One of the central features of the U.S. Digital Millennium Copyright Act (or DMCA)for online service providers is the combination of the Notice and Takedown regime and the corresponding Safe Harbour provision. Provided that online service providers properly carry out their obligations under these provisions, including by promptly removing infringing content when they receive compliant notices, they are shielded from liability for copyright violations by their users.
This system has critics among service providers, right holders, and users. But it has underpinned the explosion of user content-based services ranging from Facebook and YouTube to small community bulletin boards.
A critical element of this regime is the obligation for service providers to publicly designate a DMCA Agent, as the point of contact for notices from right holders. The US Copyright Office operates a public directory of DMCA Agents.
On November 1, 2016, the US Copyright Office announced changes to the rules governing the registration and maintenance of DMCA Agents. The key features of the new rules, which take effect on December 1, 2016, are as follows.
- The existing paper-based “interim” system will be replaced by a new “permanent” web-based system.
- All paper registrations will become invalid on December 31, 2017. Every service provider who wishes to take advantage of the DMCA Safe Harbour clause will need to register with the new system before then.
- Under the new system, registrations must be renewed every three years. It is critical not to miss this renewal, because US courts have held that failure to have a registered Agent invalidates the safe harbour even if you are compliant in all other respects.
- Expired registrations can be renewed at any time. However, the new system will make the expiration dates public, so potential plaintiffs will be able to monitor for lapses.
- Any amendment or update to a registration restarts the three year clock.
- The registration fee has been drastically reduced, from $105 (plus $35 for up to 10 additional designations) to a flat rate of $6 per designation. The same fee will apply to amendments or renewals.
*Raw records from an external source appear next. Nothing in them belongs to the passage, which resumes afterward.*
### config.mk
export PLATFORM = sky130hd
export DESIGN_NAME = acm_alarm_channel_manager
export DESIGN_NICKNAME = d
export VERILOG_FILES = /design/src/hdl/acm_pkg.sv /design/src/hdl/acm_alarm_channel_manager.sv
export VERILOG_INCLUDE_DIRS = /design/src /design/src/hdl
export SDC_FILE = /design/constraint.sdc
export NUM_CORES = 1
export LEC_CHECK = 0
export BUFFER_PORTS_ARGS = -buffer_cell sky130_fd_sc_hd__clkbuf_2
export CELL_PAD_IN_SITES_DETAIL_PLACEMENT = 0
export CELL_PAD_IN_SITES_GLOBAL_PLACEMENT = 1
export CORE_MARGIN = 8
export CORE_UTILIZATION = 41
export DETAILED_ROUTE_END_ITERATION = 16
export PLACE_DENSITY = 0.73
export SETUP_SLACK_MARGIN = 0.2
export SLEW_MARGIN = 25
export SYNTH_ARGS = -nofsm -noshare
export SYNTH_HDL_FRONTEND = slang
export SYNTH_SLANG_ARGS = --single-unit
### constraint.sdc
create_clock -name clock -period 3 [get_ports clock]
set_clock_uncertainty 0.15 [all_clocks]
set_input_delay 0.3 -clock clock [delete_from_list [all_inputs] [get_ports clock]]
set_output_delay 0.3 -clock clock [all_outputs]
set_load 0.01 [all_outputs]
### src/hdl/acm_defs.svh
// constants for the alarm channel manager
`ifndef ACM_DEFS_SVH
`define ACM_DEFS_SVH

`define ACM_NUM_ALARMS    4
`define ACM_IDX_MISSING   0
`define ACM_IDX_FREQ      1
`define ACM_IDX_EXTERNAL  3
`define ACM_ADDR_W        4
`define ACM_DATA_W        8
`define ACM_A_DISABLE     4'h0
`define ACM_A_LATCH       4'h1
`define ACM_A_STOP        4'h2
`define ACM_A_RELAY       4'h3
`define ACM_A_ACK         4'h4
`define ACM_A_DETECT      4'h5
`define ACM_A_SIGNAL      4'h6
`define ACM_A_IRQ_STAT    4'h7
`define ACM_A_IRQ_MASK    4'h8
`define ACM_RST_DISABLE   4'h0
`define ACM_RST_LATCH     4'h0
`define ACM_RST_STOP      4'hf
`define ACM_RST_RELAY     4'h0
`define ACM_RST_MASK      4'h0
`define ACM_FIXED_STOP    4'h3

`endif

### src/hdl/acm_pkg.sv
// types for the alarm channel manager
package acm_pkg;
  typedef logic [3:0] acm_vec_t;
  typedef logic [7:0] acm_byte_t;
  typedef struct packed {
    acm_vec_t  disable_q;
    acm_vec_t  latch_q;
    acm_vec_t  stop_q;
    acm_vec_t  relay_sel_q;
    acm_vec_t  detect_q;
    acm_vec_t  signal_q;
    acm_vec_t  irq_stat_q;
    acm_vec_t  irq_mask_q;
    acm_vec_t  stop_out_q;
    logic      relay_on_q;
    logic      irq_q;
    acm_byte_t rdata_q;
  } acm_state_s;
endpackage

### src/hdl/acm_alarm_channel_manager.sv
// per-alarm detect, signal, latch, acknowledge, stop and relay logic
`timescale 1ns/1ps
`include "acm_defs.svh"

// Contract
// - disable bit: 0 enabled, 1 disabled
// - disabled alarm: no detect, no action
// - detect flag mirrors present condition
// - signal flag set when alarm occurs
// - latch select keeps signal until acknowledge
// - writing 1 to acknowledge clears signal
// - acknowledge ignored while detect active
// - acknowledge self-clears, never stored
// - stop select routes signal to stop firing
// - missing-supply and frequency stops fixed on
// - relay select lets alarm de-energize relay
// - external channel condition from block input
module acm_alarm_channel_manager (
  input  wire logic                     clock,
  input  wire logic                     arst_n,
  input  wire logic [2:0]               alarm_cond_in,
  input  wire logic                     external_alarm_input,
  input  wire logic [`ACM_ADDR_W-1:0]   reg_addr,
  input  wire logic [`ACM_DATA_W-1:0]   reg_wdata,
  input  wire logic                     reg_write,
  input  wire logic                     reg_read,
  output logic      [`ACM_DATA_W-1:0]   reg_rdata,
  output logic      [3:0]               stop_firing,
  output logic                          alarm_relay_energize,
  output logic                          irq
);

  acm_pkg::acm_state_s st_q;
  acm_pkg::acm_state_s st_d;

  acm_pkg::acm_vec_t raw_cond;
  acm_pkg::acm_vec_t alarm_detected_flag;
  acm_pkg::acm_vec_t alarm_signal_flag;
  acm_pkg::acm_vec_t alarm_acknowledge;
  acm_pkg::acm_vec_t det_next;
  acm_pkg::acm_vec_t sig_next;
  acm_pkg::acm_vec_t new_events;

  // address match used only by the acknowledge strobe decode
  function automatic logic hit(input logic [`ACM_ADDR_W-1:0] a,
                               input logic [`ACM_ADDR_W-1:0] r);
    hit = (a == r);
  endfunction

  // external channel takes its level straight from the pin
  assign raw_cond = {external_alarm_input, alarm_cond_in};

  // ack is a strobe only, never a stored bit
  assign alarm_acknowledge = (reg_write && hit(reg_addr, `ACM_A_ACK))
                           ? reg_wdata[3:0] : 4'h0;

  assign alarm_detected_flag = st_q.detect_q;
  assign alarm_signal_flag   = st_q.signal_q;

  // per-alarm detect and signal update
  genvar gi;
  generate
    for (gi = 0; gi < `ACM_NUM_ALARMS; gi++) begin : g_ch
      // a disabled alarm is neither seen nor acted on
      assign det_next[gi] = raw_cond[gi] & ~st_q.disable_q[gi];
      always_comb begin
        if (st_q.disable_q[gi]) begin
          sig_next[gi] = 1'b0;
        end else if (det_next[gi]) begin
          sig_next[gi] = 1'b1;
        end else if (!st_q.latch_q[gi]) begin
          sig_next[gi] = 1'b0;
        end else if (alarm_acknowledge[gi] && !st_q.detect_q[gi]) begin
          sig_next[gi] = 1'b0;
        end else begin
          sig_next[gi] = st_q.signal_q[gi];
        end
      end
    end
  endgenerate

  assign new_events = det_next & ~st_q.detect_q;

  // next state of the whole block
  always_comb begin
    st_d = st_q;
    st_d.detect_q = det_next;
    st_d.signal_q = sig_next;
    // set wins over write-one-to-clear
    st_d.irq_stat_q = st_q.irq_stat_q | new_events;
    if (reg_write) begin
      case (reg_addr)
        `ACM_A_DISABLE:  st_d.disable_q   = reg_wdata[3:0];
        `ACM_A_LATCH:    st_d.latch_q     = reg_wdata[3:0];
        // fixed stop bits cannot be cleared by software
        `ACM_A_STOP:     st_d.stop_q = reg_wdata[3:0] | `ACM_FIXED_STOP;
        `ACM_A_RELAY:    st_d.relay_sel_q = reg_wdata[3:0];
        `ACM_A_IRQ_STAT: st_d.irq_stat_q = (st_q.irq_stat_q & ~reg_wdata[3:0])
                                           | new_events;
        `ACM_A_IRQ_MASK: st_d.irq_mask_q  = reg_wdata[3:0];
        default:         st_d.rdata_q     = st_q.rdata_q;
      endcase
    end
    // stop follows signal, so a latched alarm keeps stopping
    st_d.stop_out_q = sig_next & st_d.stop_q;
    // relay de-energized by any selected signaling alarm
    st_d.relay_on_q = ~|(sig_next & st_d.relay_sel_q);
    st_d.irq_q = |(st_d.irq_stat_q & st_d.irq_mask_q);
    // read data valid only in the cycle after the strobe
    st_d.rdata_q = 8'h00;
    if (reg_read) begin
      case (reg_addr)
        `ACM_A_DISABLE:  st_d.rdata_q = {4'h0, st_q.disable_q};
        `ACM_A_LATCH:    st_d.rdata_q = {4'h0, st_q.latch_q};
        `ACM_A_STOP:     st_d.rdata_q = {4'h0, st_q.stop_q};
        `ACM_A_RELAY:    st_d.rdata_q = {4'h0, st_q.relay_sel_q};
        `ACM_A_ACK:      st_d.rdata_q = 8'h00;
        `ACM_A_DETECT:   st_d.rdata_q = {4'h0, alarm_detected_flag};
        `ACM_A_SIGNAL:   st_d.rdata_q = {4'h0, alarm_signal_flag};
        `ACM_A_IRQ_STAT: st_d.rdata_q = {4'h0, st_q.irq_stat_q};
        `ACM_A_IRQ_MASK: st_d.rdata_q = {4'h0, st_q.irq_mask_q};
        default:         st_d.rdata_q = 8'h00;
      endcase
    end
  end

  // single state register
  always_ff @(posedge clock or negedge arst_n) begin
    if (!arst_n) begin
      st_q <= '0;
      st_q.disable_q  <= `ACM_RST_DISABLE;
      st_q.latch_q    <= `ACM_RST_LATCH;
      st_q.stop_q     <= `ACM_RST_STOP;
      st_q.relay_sel_q<= `ACM_RST_RELAY;
      st_q.irq_mask_q <= `ACM_RST_MASK;
      st_q.relay_on_q <= 1'b1;
    end else begin
      st_q <= st_d;
    end
  end

  assign reg_rdata            = st_q.rdata_q;
  assign stop_firing          = st_q.stop_out_q;
  assign alarm_relay_energize = st_q.relay_on_q;
  assign irq                  = st_q.irq_q;
endmodule

==> impl_summary.log <==
INFO  metric proportion_of_synthesized_flip_flops_having_asynchronous_set_or_reset = between 90% and 100%
INFO  metric yosys_register_bits = 42
INFO  metric critical_path_class = in2reg
INFO  metric worst-endpoint-arrival = around 2 ns
INFO  metric yosys.cell_types.count = 51
INFO  metric finalCritPeriodShare = between 60% and 70%
INFO  metric netlist.top_cell.by_area = sky130_fd_sc_hd__dfrtp_1
INFO  metric grt_pass1_vias = approximately 1600
INFO  metric hold_depth = 3
INFO  metric worst_r2r_startpoint = st_q[35]$_DFF_PN1_
INFO  metric place_hpwl = 3670 um
INFO  metric preCtsSetupSlack = a little under 0.8 ns
INFO  metric htree_num_levels = 2
INFO  metric grtUsageTotal = between 10 and 15%
INFO  metric num_vias = 1507
INFO  metric fmax = roughly 0.51 GHz
INFO  metric initial_utilization = between 40% and 50%
INFO  metric worstMarginPinSlew = ~0.63 ns
INFO  metric cts.reportedPaths.clkPinSlew = around 0.080 ns
INFO  metric hold-path-endpoint = alarm_detected_flag[3]$_DFF_PN0_
INFO  metric placement.io_buffers = 25
INFO  metric floorplan.die.height = about 90 um
INFO  metric grt_remaining_overflow = 0
INFO  metric drc_errors = 0
INFO  metric finalPower = 1.43 mW
INFO  metric cts-resized-gates = 0
INFO  metric mappedNetlistArea = between 2000 and 2500 sq um
INFO  metric detail_route.wirelength = between 4000 and 5000 um
INFO  metric average_wire_length_per_cell_after_detail_routing = 16.8 um
INFO  metric fp.coreArea = about 5100 sq um
INFO  metric power.density = approximately 600 nW/um^2
INFO  metric regToRegEndpoint = reg_rdata[1]$_DFF_PN0_
INFO  metric hold_class = in2reg
INFO  metric ys_seq_area_share = about 48%
INFO  metric first_pass_grt_wire_length = between 8000 and 9000 um
INFO  metric n_antenna_cell = 0
INFO  metric holdCritStartpoint = external_alarm_input
INFO  metric numCtsBuffers = 5
INFO  metric clock_latency = around 0.30 ns
INFO  metric placement_row_count = 26
INFO  metric cts_tree = done
INFO  metric rsz_0062_raised_after_global_routing = no
INFO  metric synth_edf_count = 0
INFO  metric design.portCount = 34
INFO  metric grt_antenna_before_repair = 0
INFO  metric routabilityCongestion = 0.779
INFO  metric setup-violations-final = 0
INFO  metric final-max-slew-violation-count = 0
INFO  metric fillCellCount = roughly 520
INFO  metric final_cell_mix = sky130_fd_sc_hd__dfrtp_1, sky130_fd_sc_hd__clkbuf_2, sky130_fd_sc_hd__nand2_1
INFO  metric fin_area = about 2400 sq um
INFO  metric postSynthCellCount = 207
INFO  metric synth.avg_cell_area = ~11 sq um
INFO  metric timing.critical_path.to_type = flip-flop
INFO  metric syn_to_final_growth = 8.65%
INFO  metric hold_viol = 0
INFO  metric synthTopCellsByArea = sky130_fd_sc_hd__dfrtp_1, sky130_fd_sc_hd__mux2_2, sky130_fd_sc_hd__dfstp_2
INFO  metric timing.critical_path.fanout_max = 20
INFO  metric antenna_violating_nets_post_route = 0
INFO  metric nets = between 200 and 250
INFO  metric ys_dominant_reg_cell = sky130_fd_sc_hd__dfrtp_1
INFO  metric detail_route.vias_per_cell = a little over 5
INFO  metric critPathRequiredTime = ~3 ns
INFO  metric outcome = finished, final reports clean
INFO  metric period_needed = approximately 1.9 ns
INFO  metric pin_count_of_the_biggest_net_entering_global_routing = 43
INFO  metric layout_commonest_cell = sky130_fd_sc_hd__dfrtp_1
INFO  metric timing.final.ws_setup = 1.06 ns
INFO  metric cp-start-kind = input pin
INFO  metric clock-sinks = 42
INFO  metric cts_setup_buffers = 0
INFO  metric maxcap_violations = 0
INFO  metric clock-root-buffer = sky130_fd_sc_hd__clkbuf_8
INFO  metric timing.slew.headroom = slightly below 60%
INFO  metric finalSetupTns = 0 ns
INFO  metric fp.dieArea = 7920 sq um
INFO  metric largest_vdd_supply_drop = roughly 0.00027 V
INFO  metric floorplan.die.width = between 80 and 90 um
INFO  metric cts_max_path_buffers = 2
INFO  metric drt_first_iter_violations = 91
INFO  metric reg2regPathDepth = 4
INFO  metric drt-pass1-iter-count = 4
INFO  metric drive_gt1_share = between 20% and 30%
INFO  metric synth_top_area_share = a little over two fifths
INFO  metric p_leak = 1.10 nW
INFO  metric r2r_slack = between 1 and 1.5 ns
INFO  metric dpl_cell_area = ~2300 sq um
INFO  metric yosysWarnings = 0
- The information to be submitted is largely unchanged from the current system. However, under the new rules, it is now permissible to name a department or even an entire entity (such as a law firm or other service provider) as the designated agent. Furthermore, while it will remain mandatory to provide a telephone number, email address and mailing address (all of which will be published), the new rules clarify that the mailing address can be a P.O. box rather than a street address.